→ **TO DO**:
Lines from the top of the entries through the line that has "set_input_delay 5.0000 -clock" must be duplicated exactly, and no others.
____ EXCERPTED DATA
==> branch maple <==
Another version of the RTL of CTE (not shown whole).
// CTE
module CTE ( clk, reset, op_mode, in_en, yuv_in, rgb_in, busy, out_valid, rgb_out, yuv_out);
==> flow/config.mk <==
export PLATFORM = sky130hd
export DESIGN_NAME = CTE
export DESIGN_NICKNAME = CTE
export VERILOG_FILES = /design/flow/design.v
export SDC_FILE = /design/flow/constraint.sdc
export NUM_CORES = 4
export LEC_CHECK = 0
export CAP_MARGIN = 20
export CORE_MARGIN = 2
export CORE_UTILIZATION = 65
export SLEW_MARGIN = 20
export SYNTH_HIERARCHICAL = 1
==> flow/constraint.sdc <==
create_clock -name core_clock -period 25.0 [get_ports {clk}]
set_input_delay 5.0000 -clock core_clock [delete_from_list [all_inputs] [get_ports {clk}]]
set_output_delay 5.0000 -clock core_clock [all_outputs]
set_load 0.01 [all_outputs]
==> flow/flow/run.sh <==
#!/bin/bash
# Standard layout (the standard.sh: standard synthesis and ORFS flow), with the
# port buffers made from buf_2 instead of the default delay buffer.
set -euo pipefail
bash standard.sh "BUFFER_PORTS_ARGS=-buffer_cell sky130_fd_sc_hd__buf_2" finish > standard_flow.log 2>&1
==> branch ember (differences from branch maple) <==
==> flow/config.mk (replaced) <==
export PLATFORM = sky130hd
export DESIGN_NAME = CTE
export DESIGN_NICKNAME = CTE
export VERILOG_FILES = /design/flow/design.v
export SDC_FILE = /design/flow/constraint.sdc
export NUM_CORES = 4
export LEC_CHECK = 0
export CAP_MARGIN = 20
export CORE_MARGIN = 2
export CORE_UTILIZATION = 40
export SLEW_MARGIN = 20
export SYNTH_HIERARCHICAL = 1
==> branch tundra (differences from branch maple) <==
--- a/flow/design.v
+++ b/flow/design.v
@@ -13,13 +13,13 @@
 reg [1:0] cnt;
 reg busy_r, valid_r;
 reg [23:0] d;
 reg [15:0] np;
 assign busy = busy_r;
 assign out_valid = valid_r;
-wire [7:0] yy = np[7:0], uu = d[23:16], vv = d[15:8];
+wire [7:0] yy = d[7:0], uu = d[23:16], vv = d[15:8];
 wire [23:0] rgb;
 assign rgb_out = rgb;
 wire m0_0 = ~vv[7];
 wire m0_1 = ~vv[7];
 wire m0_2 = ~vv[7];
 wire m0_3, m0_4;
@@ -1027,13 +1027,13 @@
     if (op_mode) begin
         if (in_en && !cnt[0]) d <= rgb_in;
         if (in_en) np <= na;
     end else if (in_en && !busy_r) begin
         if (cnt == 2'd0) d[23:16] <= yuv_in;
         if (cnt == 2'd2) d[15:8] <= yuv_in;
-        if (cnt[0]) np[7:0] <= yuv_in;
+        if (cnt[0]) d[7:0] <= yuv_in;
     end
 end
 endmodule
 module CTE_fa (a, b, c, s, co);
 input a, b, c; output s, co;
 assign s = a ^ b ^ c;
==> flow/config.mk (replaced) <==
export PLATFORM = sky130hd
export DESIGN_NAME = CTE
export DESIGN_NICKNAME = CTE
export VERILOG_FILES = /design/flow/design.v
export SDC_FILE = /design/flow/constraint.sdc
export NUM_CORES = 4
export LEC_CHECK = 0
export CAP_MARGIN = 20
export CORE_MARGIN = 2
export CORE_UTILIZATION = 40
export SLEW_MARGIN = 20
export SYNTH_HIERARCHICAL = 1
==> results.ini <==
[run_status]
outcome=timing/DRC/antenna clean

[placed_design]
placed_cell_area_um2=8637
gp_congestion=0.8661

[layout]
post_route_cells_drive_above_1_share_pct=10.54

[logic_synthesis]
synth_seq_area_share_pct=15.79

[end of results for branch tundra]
Context: an optimization exercise on an open-source flow, tuned for small area. The choices shown serve that exercise and are no tape-out recipe.
Function was checked by simulation only, so behaviour that the tests miss may differ from the original.
No driver is modelled on the clock port, so clocking that relies on it looks cheaper here than on a real chip.
No activity file was given, so power comes from the tool's default toggle rates.

==> flow/design.v (excerpt) <==
module rgb2ycbcr(
	input                       clk,rst_n,
	input[7:0]                  rgb_r,
	input[7:0]                  rgb_g,
	input[7:0]                  rgb_b,
	input                       rgb_de,
	output[7:0]                 ycbcr_y,
	output[7:0]                 ycbcr_cb,
	output[7:0]                 ycbcr_cr,
	output reg                  ycbcr_de
);
==> flow/config.mk <==
export PLATFORM = sky130hd
export DESIGN_NAME = rgb2ycbcr
export DESIGN_NICKNAME = rgb2ycbcr
export VERILOG_FILES = /design/flow/design.v
export SDC_FILE = /design/flow/constraint.sdc
export NUM_CORES = 4
export LEC_CHECK = 0
export CAP_MARGIN = 20
export CORE_MARGIN = 2
export CORE_UTILIZATION = 40
export GPL_TIMING_DRIVEN = 0
export SLEW_MARGIN = 20
export SYNTH_HIERARCHICAL = 1
==> flow/constraint.sdc <==
create_clock -name core_clock -period 5.0 [get_ports {clk}]
set_input_delay 1.0000 -clock core_clock [delete_from_list [all_inputs] [get_ports {clk}]]
set_output_delay 1.0000 -clock core_clock [all_outputs]
set_load 0.01 [all_outputs]
standard.sh (not shown) runs the stock make flow with config.mk's settings and CLKGATE_MAP_FILE= SYNTH_SCRIPT=/design/flow/synth_recipe.tcl, a recipe that flattens the netlist after the stock synthesis.
==> flow/flow/run.sh <==
#!/bin/bash
# The standard layout, with three changes: each port is buffered by the
# smallest buffer cell; the clock tree is built from clkbuf_4 without dummy
# loads; and after it, the busier clock buffers are upsized (flow/post_cts.tcl).
set -euo pipefail
export BUFFER_PORTS_ARGS="-buffer_cell sky130_fd_sc_hd__buf_1"
export CTS_ARGS='-sink_clustering_enable -repair_clock_nets -buf_list {sky130_fd_sc_hd__clkbuf_4} -dont_use_dummy_load'
export POST_CTS_TCL="$PWD/flow/post_cts.tcl"
bash standard.sh finish > standard_flow.log 2>&1
==> flow/flow/post_cts.tcl <==
# After clock tree synthesis with small clock buffers: a leaf buffer that
# drives more than 11 flip-flops, and the root buffer, become clkbuf_8 so the
# clock slew at every flip-flop stays low.  Then legalize the placement again.
foreach inst [get_cells clkbuf_*] {
  set nm [get_full_name $inst]
  set net [get_nets -of_objects [get_pins $nm/X]]
  set n [llength [get_pins -of_objects $net -filter "direction==input"]]
  if {$n > 11 || [string match clkbuf_0_* $nm]} {
    puts "post_cts: $nm drives $n pins, now sky130_fd_sc_hd__clkbuf_8"
    replace_cell $nm sky130_fd_sc_hd__clkbuf_8
  }
}
detailed_placement
check_placement -verbose
The baseline finished clean.
==> next run, changes <==
==> flow/flow/run.sh (replaced) <==
#!/bin/bash
# The standard layout, with two changes: each port is buffered by the
# smallest buffer cell, and the clock tree uses small buffers without dummy loads.
set -euo pipefail
export BUFFER_PORTS_ARGS="-buffer_cell sky130_fd_sc_hd__buf_1"
export CTS_ARGS='-sink_clustering_enable -repair_clock_nets -buf_list {sky130_fd_sc_hd__clkbuf_2 sky130_fd_sc_hd__clkbuf_4 sky130_fd_sc_hd__clkbuf_8} -sink_clustering_size 16 -dont_use_dummy_load'
bash standard.sh finish > standard_flow.log 2>&1
Settings changed: CORE_UTILIZATION 40 to 30.
removed: flow/flow/post_cts.tcl
Die area came out higher by 32%.
Count of clock-buffer cells in the layout stays the same.
Clock power increases by 9.8%.
Global-route usage came out lower by 2.0 points.
Design area increases by 1.8%.
Via count goes up by 1.2%.
Worst hold slack got worse by 0.0060 ns.
Synthesized cell count does not change.
Critical path depth stays the same.
==> next run, changes <==
Settings changed: CORE_UTILIZATION 30 to 55.
Via count falls by 2.1%. Final cell count goes down by 15%. Combinational power drops by about 5%. Clock skew rises by 0.0097 ns. Routed wire length shrinks by 9.9%.
==> next run, changes <==
Settings changed: ABC_AREA set to 1, CORE_UTILIZATION 55 to 40.
=> Cell count grows by 34%; routed wire length goes up by 17%; total power increases by 2.7%; die area climbs by 45%.

========
== P ==
rgb2ycbcr, a different RTL version from the one above (not shown whole).
For scale: ~280 cells after synthesis.
export LEC_CHECK = 0
export CAP_MARGIN = 20
export CORE_MARGIN = 2
export CORE_UTILIZATION = 40
export GPL_TIMING_DRIVEN = 0
export SLEW_MARGIN = 20
export SYNTH_HIERARCHICAL = 1
create_clock -name core_clock -period 5.0 [get_ports {clk}]
==> flow/flow/run.sh <==
#!/bin/bash
# The standard layout, with two changes: each port is buffered by the
# smallest buffer cell, and the clock tree uses small buffers without dummy loads.
set -euo pipefail
export BUFFER_PORTS_ARGS="-buffer_cell sky130_fd_sc_hd__buf_1"
export CTS_ARGS='-sink_clustering_enable -repair_clock_nets -buf_list {sky130_fd_sc_hd__clkbuf_2 sky130_fd_sc_hd__clkbuf_4 sky130_fd_sc_hd__clkbuf_8} -sink_clustering_size 16 -dont_use_dummy_load'
bash standard.sh finish > standard_flow.log 2>&1
Every stage of the flow completed for P, and the final layout passed the timing, design-rule and antenna checks.
### P -> Q
Settings: GPL_TIMING_DRIVEN no longer set, was 0.
[summary]
- Highest attainable clock frequency in Q is 1.4 MHz higher than in P
- P has a lower total power than Q.
- Q and P ended up with nearly the same growth of design area from synthesis to finish.
- Q vs P — final-layout worst hold slack dropped 0.0034 ns.
- [compare] base=P new=Q: overall track demand over capacity in global routing went up; routed wire length went up; final standard cell area without fillers did not really move; core utilization did not really move.
- Comparing Q against P, there is no change at all in xor-xnor portion of the synthesized cell area.

-- what the ideal ports hide --
Ports are ideal in the flow. The routed layouts listed here were re-timed in OpenROAD. Step 1 sets driving cells, clkbuf_16 on the clock port and buf_2 on the other inputs (assumed; they add their load-dependent delay and slew). Step 2, shift: input delay + t, output delay - t, t = (earliest + latest rising clock arrival at the registers) / 2. This alone moves slack from input paths to output paths. a / b / c = no drivers / after step 1 / after step 2; a / b = the first two.
run | shift t [ns] | setup slack, ns | worst setup path after step 2 | worst slew at a driven data input, ns | pins driven straight from the clock port
the first run of note 1 | 0.370 | 0.124 / 0.124 / 0.124 | register to register | 0.03 | 1
the second run of note 1 | 0.396 | 0.079 / 0.079 / 0.079 | register to register | 0.04 | 1
the third run of note 1 | 0.384 | 0.137 / 0.137 / 0.137 | register to register | 0.03 | 1
the fourth run of note 1 | 0.391 | 0.200 / 0.200 / 0.200 | register to register | 0.04 | 1
P | 0.386 | 0.197 / 0.197 / 0.197 | register to register | 0.03 | 1
Q | 0.393 | 0.228 / 0.228 / 0.228 | register to register | 0.04 | 1
After both steps every run listed still meets setup and hold.
This design comes from an exercise in tuning for small area and a short achievable clock period on the open sky130 flow, not from production work.
Where RTL was checked, it was by simulation tests only, not by an equivalence proof against the original.
Function not checked in runs 1, 2, 6 and 7: the RTL went through the layout flow alone.

## flow/flow/run.sh

```bash
#!/bin/bash
# Standard ORFS layout, except that the port buffers are buf_2 cells
# instead of the delay cells buffer_ports picks by default.
set -euo pipefail
export BUFFER_PORTS_ARGS="-buffer_cell sky130_fd_sc_hd__buf_2"
bash standard.sh finish > standard_flow.log 2>&1
```

## flow/standard.sh

```bash
#!/bin/bash
# synth_recipe.tcl (not shown) runs the flow's synth.tcl, then flattens the netlist and writes it again
# the make line also repeats each setting of config.mk as NAME=value (left out here)
make -C /OpenROAD-flow-scripts/flow DESIGN_CONFIG=/design/flow/config.mk WORK_HOME=/design/flow/orfs CLKGATE_MAP_FILE= SYNTH_SCRIPT=/design/flow/synth_recipe.tcl "${@:-finish}"
```

## flow/config.mk

```make
export PLATFORM = sky130hd
export DESIGN_NAME = I_PD
export DESIGN_NICKNAME = I_PD
export VERILOG_FILES = /design/flow/design.v
export SDC_FILE = /design/flow/constraint.sdc
export NUM_CORES = 4
export LEC_CHECK = 0
export CAP_MARGIN = 20
export CORE_MARGIN = 2
export CORE_UTILIZATION = 70
export PLACE_DENSITY = 0.8
export SLEW_MARGIN = 20
```

## flow/constraint.sdc

```tcl
create_clock -name core_clock -period 20.0 [get_ports {clk}]
set_input_delay 4.0000 -clock core_clock [delete_from_list [all_inputs] [get_ports {clk}]]
set_output_delay 4.0000 -clock core_clock [all_outputs]
set_load 0.01 [all_outputs]
```

## flow/design.v

```verilog
`timescale 1ns / 1ps
module IPD_core
	(
		input wire [18:0] yk, rk,
		input wire [18:0] yp,       
		input wire [18:0] ik1,
		output wire [18:0] n_ik1,
		output wire [19:0] n_a
    );
localparam [18:0] MAX = 19'h3FFFF;
localparam [18:0] MIN = 19'h40000;
function [18:0] clamp20(input [19:0] s);
	clamp20 = (s[19] != s[18]) ? (s[19] ? MIN : MAX) : s[18:0];
endfunction
function [39:0] csa(input [19:0] a, input [19:0] b, input [19:0] c);
	csa = {((a & b) | (a & c) | (b & c)) << 1, a ^ b ^ c};
endfunction
wire ypmin = (yp == MIN);
wire ymin = (yk == MIN);
wire [19:0] t0 = {yk[18], yk} - {yp[18], yp};
wire [19:0] t = {t0[19] ^ ypmin, t0[18:0]};
wire signed [19:0] ts = t;
wire d_min = ts >= 20'sd3496;       
wire d_max = ts <= -20'sd3496;      
wire dsat = d_min | d_max;
wire d_wrap = (ts >= 20'sd1748) | (ts <= -20'sd1748);
wire [39:0] l1 = csa(~(t << 7), ~(t << 4), ~(t << 3));
wire [39:0] l2 = csa(l1[19:0], {l1[39:21], 1'b1}, {t[18:0], 1'b1});
wire [19:0] ds = d_min ? 20'hC0000 : d_max ? 20'h3FFFF : l2[19:0];
wire [19:0] dc = dsat ? 20'd0 : {l2[39:21], 1'b1};
wire signed [18:0] ys = yk;
wire p_min = ys >= 19'sd29128;      
wire p_max = ys <= -19'sd29128;     
wire psat = p_min | p_max;
wire p_wrap = (ys >= 19'sd14564) | (ys <= -19'sd14564);
wire [19:0] yw = {yk[18], yk};
wire [19:0] p18 = (yw << 4) + (yw << 1);
wire [19:0] pm1 = p_min ? 20'hBFFFF : p_max ? 20'hBFFFE : ~p18;
wire [39:0] l3 = csa(ds, dc, pm1);
wire [19:0] v = l3[19:0] + {l3[39:21], 1'b1};
wire par_a = (dsat ? 1'b0 : d_wrap) ^ (psat ? p_max : p_wrap);
wire [19:0] a = {v[19] ^ par_a, v[18:0]};    
wire [19:0] e0 = {rk[18], rk} - {yk[18], yk};
wire [19:0] e = {e0[19] ^ ymin, e0[18:0]};
wire signed [19:0] es = e;
wire m_max = es >= 20'sd74899;
wire m_min = es <= -20'sd74899;
wire msat = m_max | m_min;
wire m_wrap = (es >= 20'sd37450) | (es <= -20'sd37450);
wire [39:0] lq = csa(e << 3, ~e, {ik1[18], ik1});
wire [19:0] q = lq[19:0] + {lq[39:21], 1'b1};
wire [18:0] ik_w = clamp20({q[19] ^ m_wrap, q[18:0]});
wire [18:0] ik1_dec = {1'b0, ik1[17:0]} + 19'h7FFFF;
wire [18:0] ik_max = ik1[18] ? ik1_dec : MAX;
wire [18:0] ik_min = ik1[18] ? MIN : {1'b1, ik1[17:0]};
wire [18:0] ik = m_max ? ik_max : m_min ? ik_min : ik_w;
assign n_ik1 = ik;
assign n_a = a;
endmodule
module IPD_out
	(
		input wire [19:0] a1,      
		input wire [18:0] ik1,
		output wire [18:0] pidk
    );
localparam [18:0] MAX = 19'h3FFFF;
localparam [18:0] MIN = 19'h40000;
wire [18:0] a = (a1[19] != a1[18]) ? (a1[19] ? MIN : MAX) : a1[18:0];
wire [19:0] sum = {a[18], a} + {ik1[18], ik1};
assign pidk = (sum[19] != sum[18]) ? {sum[19], {18{~sum[19]}}} : sum[18:0];
endmodule
module I_PD #(parameter size=19)
	(
		input wire clk, rst, EN,
		input wire signed [size-1:0] yk, rk,
		output wire signed [size-1:0] pidk
    );
reg [18:0] yp, ik1;
reg [19:0] a1;
wire [18:0] n_ik1;
wire [19:0] n_a;
IPD_core core (.yk(yk), .rk(rk), .yp(yp), .ik1(ik1),
	.n_ik1(n_ik1), .n_a(n_a));
IPD_out out (.a1(a1), .ik1(ik1), .pidk(pidk));
always @(posedge clk or posedge rst)
begin
	if (rst) begin
		yp <= 19'd0;
		ik1 <= 19'd0;
		a1 <= 20'd0;
	end
	else if (EN) begin
		yp <= yk;
		ik1 <= n_ik1;
		a1 <= n_a;
	end
end
endmodule
```

==> summary.md, run 1 <==
| Metric | Value |
|---|---|
| Minimum clock period | 11470 ps |
| Post-synthesis compound-gate area fraction | 0.255 |
| Per-cell routed wire length | 18.3 µm |
| Number of enable flip-flop cells after synthesis | 0 |
| Row cnt | 46 |
| Element type at the critical path start | primary input |
| Initial antenna violation count | 0 |
| CTS tree | built |
| Iteration-0 DRC Markers | 919 |
| Mux contribution to synthesized area | 0.0194 |
| Synth Area in Simple Gates | 0.176 |
| Die X | 130 µm |
| Placed cell count | 1630 |
| Post_cts resized | 0 |
| Gate Count Post-Synth | 1383 |
| # hold bufs at CTS | 0 |
| Synth cell types | 94 |
| Clk_skew | between 4 and 5 ps |
| Hold Crit Class | reg -> reg |
| Crit end category | register |
| Die Y | 130 µm |
| Syn Area/Cell | 8.08 µm² |
| P&R area growth vs syn | 7.05% |
| Post-route insts no fill | 1646 |
| Final Wtd Congestion | 0.996 |
| Syn nets | about 1600 |
| DRC | 0 |
| Flops & latches, synth | 58 |
| Maximum clock frequency | 87.2 MHz |
| Clk buf depth | 2 |
| Largest family of logic cells by synthesized area | adder cells |
| Final setup TNS | 0 ps |
| GRT overflow | 0 |
| First-pass GRT wire length | 48600 µm |
| Status | finished clean |
| Worst EP required | between 20000 and 25000 ps |
| Worst Path Max Fanout | 22 |
| Largest area contributor in the netlist | ha_1 |
| # clock sinks | 58 |
| Share of cells above drive strength 1 | 0.0979 |
| Post-route clock period utilization | 0.574 |
| Quantity of I/O buffers inserted on ports | 59 |
| Slowest cell on the critical path | nor2b_1 |
| Final Hold Vio Count | 0 |
| Fill cells | 1262 |
| Largest net degree at the start of global routing | 64 |
| H-tree Lvls | 3 |
| Starting Density | 0.709 |
| Number of max-cap violations | 0 |
| Wirelength, routed | around 30000 µm |
| Main area contributors after synthesis | ha_1, dfrtp_1, fa_1 |
| WS Path Type | in -> reg |
| Slew headroom | 0.341 |
| RSZ-0062 raised after global routing | false |
| Diodes inserted | 0 |
| Worst-Skew Late Latency | 340 ps |
| Drt first pass iters | 5 |
| Ys async rst share | 1.00 |
| Xor/xnor cell area share of the yosys netlist | 0.0779 |
| Via count | 10429 |
| Setup violations, final | 0 |
| Dpl hpwl | between 20000 and 25000 µm |
| Pins Over Slew Limit | 0 |
| Vias in the first global route | between 9000 and 10000 |
| Post-synth top flop | dfrtp_1 |
| Post-synth top area share | 0.137 |
| Sequential share of the synthesized area | 0.130 |
| Final net count | 1654 |
| Die footprint | around 0.017 mm² |
| Post-synthesis adder-cell area fraction | 0.268 |
| Post-CTS Setup Repair Bufs | 0 |
| Worst hold slack | a little over 500 ps |
| GRT Total Usage | 0.366 |
| Syn. warnings | 2 |
| Via/cell ratio | 6.34 |
| Total I/O pin count | 60 |
| Worst Tran Pin Value | 987 ps |
| Mapped Area | 0.0112 mm² |
| Crit-path max cell delay | 840 ps |
| Area of the core | around 0.016 mm² |
| CTS Root Cell | clkbuf_16 |
| Clock transition at path regs | 50 ps |
| Worst path arrival time | 11700 ps |
| TritonCTS Buffers | 9 |
| Post-route ant nets | 0 |
This is an optimization exercise on Yosys and OpenROAD, whose aim is small area and a short achievable clock period, not a production implementation.
For this run, only the layout was checked, not whether the RTL still works.

--- flow/design.v ---
module ntt_butterfly_2stage #(
    parameter W = 32,     
    parameter logic [2*W-1:0] Q = 64'd40961   
) (
    input  logic clk,
    input  logic reset,
    input  logic iNTT_mode,       
    input  logic [W-1:0] A_in,
    input  logic [W-1:0] B_in,
    input  logic [W-1:0] Wk_fwd,
    input  logic [W-1:0] Wk_inv,
    output logic [W-1:0] A_out,
    output logic [W-1:0] B_out
);
    logic [W-1:0]   Wk_selected;
    logic [2*W-1:0] pipe_mult_prod;    
    logic [W-1:0]   pipe_A_reg;        
    assign Wk_selected = iNTT_mode ? Wk_inv : Wk_fwd;
    always_ff @(posedge clk or posedge reset) begin
        if (reset) begin
            pipe_mult_prod <= '0;
            pipe_A_reg     <= '0;
        end else begin
            pipe_mult_prod <= B_in * Wk_selected;
            pipe_A_reg     <= A_in;
        end
    end
    logic [W-1:0] P_mod;   
    logic [W-1:0] B_term;  
    logic [W:0]   sum;     
    logic [W:0]   diff;    
    always_comb begin
        P_mod = pipe_mult_prod % Q;
    end
    assign B_term = P_mod;
    always_comb begin
        sum = pipe_A_reg + B_term;
        if (sum >= Q)
            A_out = sum - Q;
        else
            A_out = sum;
    end
    always_comb begin
        if (pipe_A_reg < B_term)
            diff = pipe_A_reg - B_term + Q;
        else
            diff = pipe_A_reg - B_term;
        B_out = diff[W-1:0];
    end
endmodule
________
→ **SOLUTION**:
==> branch maple <==
Another version of the RTL of CTE (not shown whole).
// CTE
module CTE ( clk, reset, op_mode, in_en, yuv_in, rgb_in, busy, out_valid, rgb_out, yuv_out);
==> flow/config.mk <==
export PLATFORM = sky130hd
export DESIGN_NAME = CTE
export DESIGN_NICKNAME = CTE
export VERILOG_FILES = /design/flow/design.v
export SDC_FILE = /design/flow/constraint.sdc
export NUM_CORES = 4
export LEC_CHECK = 0
export CAP_MARGIN = 20
export CORE_MARGIN = 2
export CORE_UTILIZATION = 65
export SLEW_MARGIN = 20
export SYNTH_HIERARCHICAL = 1
==> flow/constraint.sdc <==
create_clock -name core_clock -period 25.0 [get_ports {clk}]
set_input_delay 5.0000 -clock core_clock [delete_from_list [all_inputs] [get_ports {clk}]]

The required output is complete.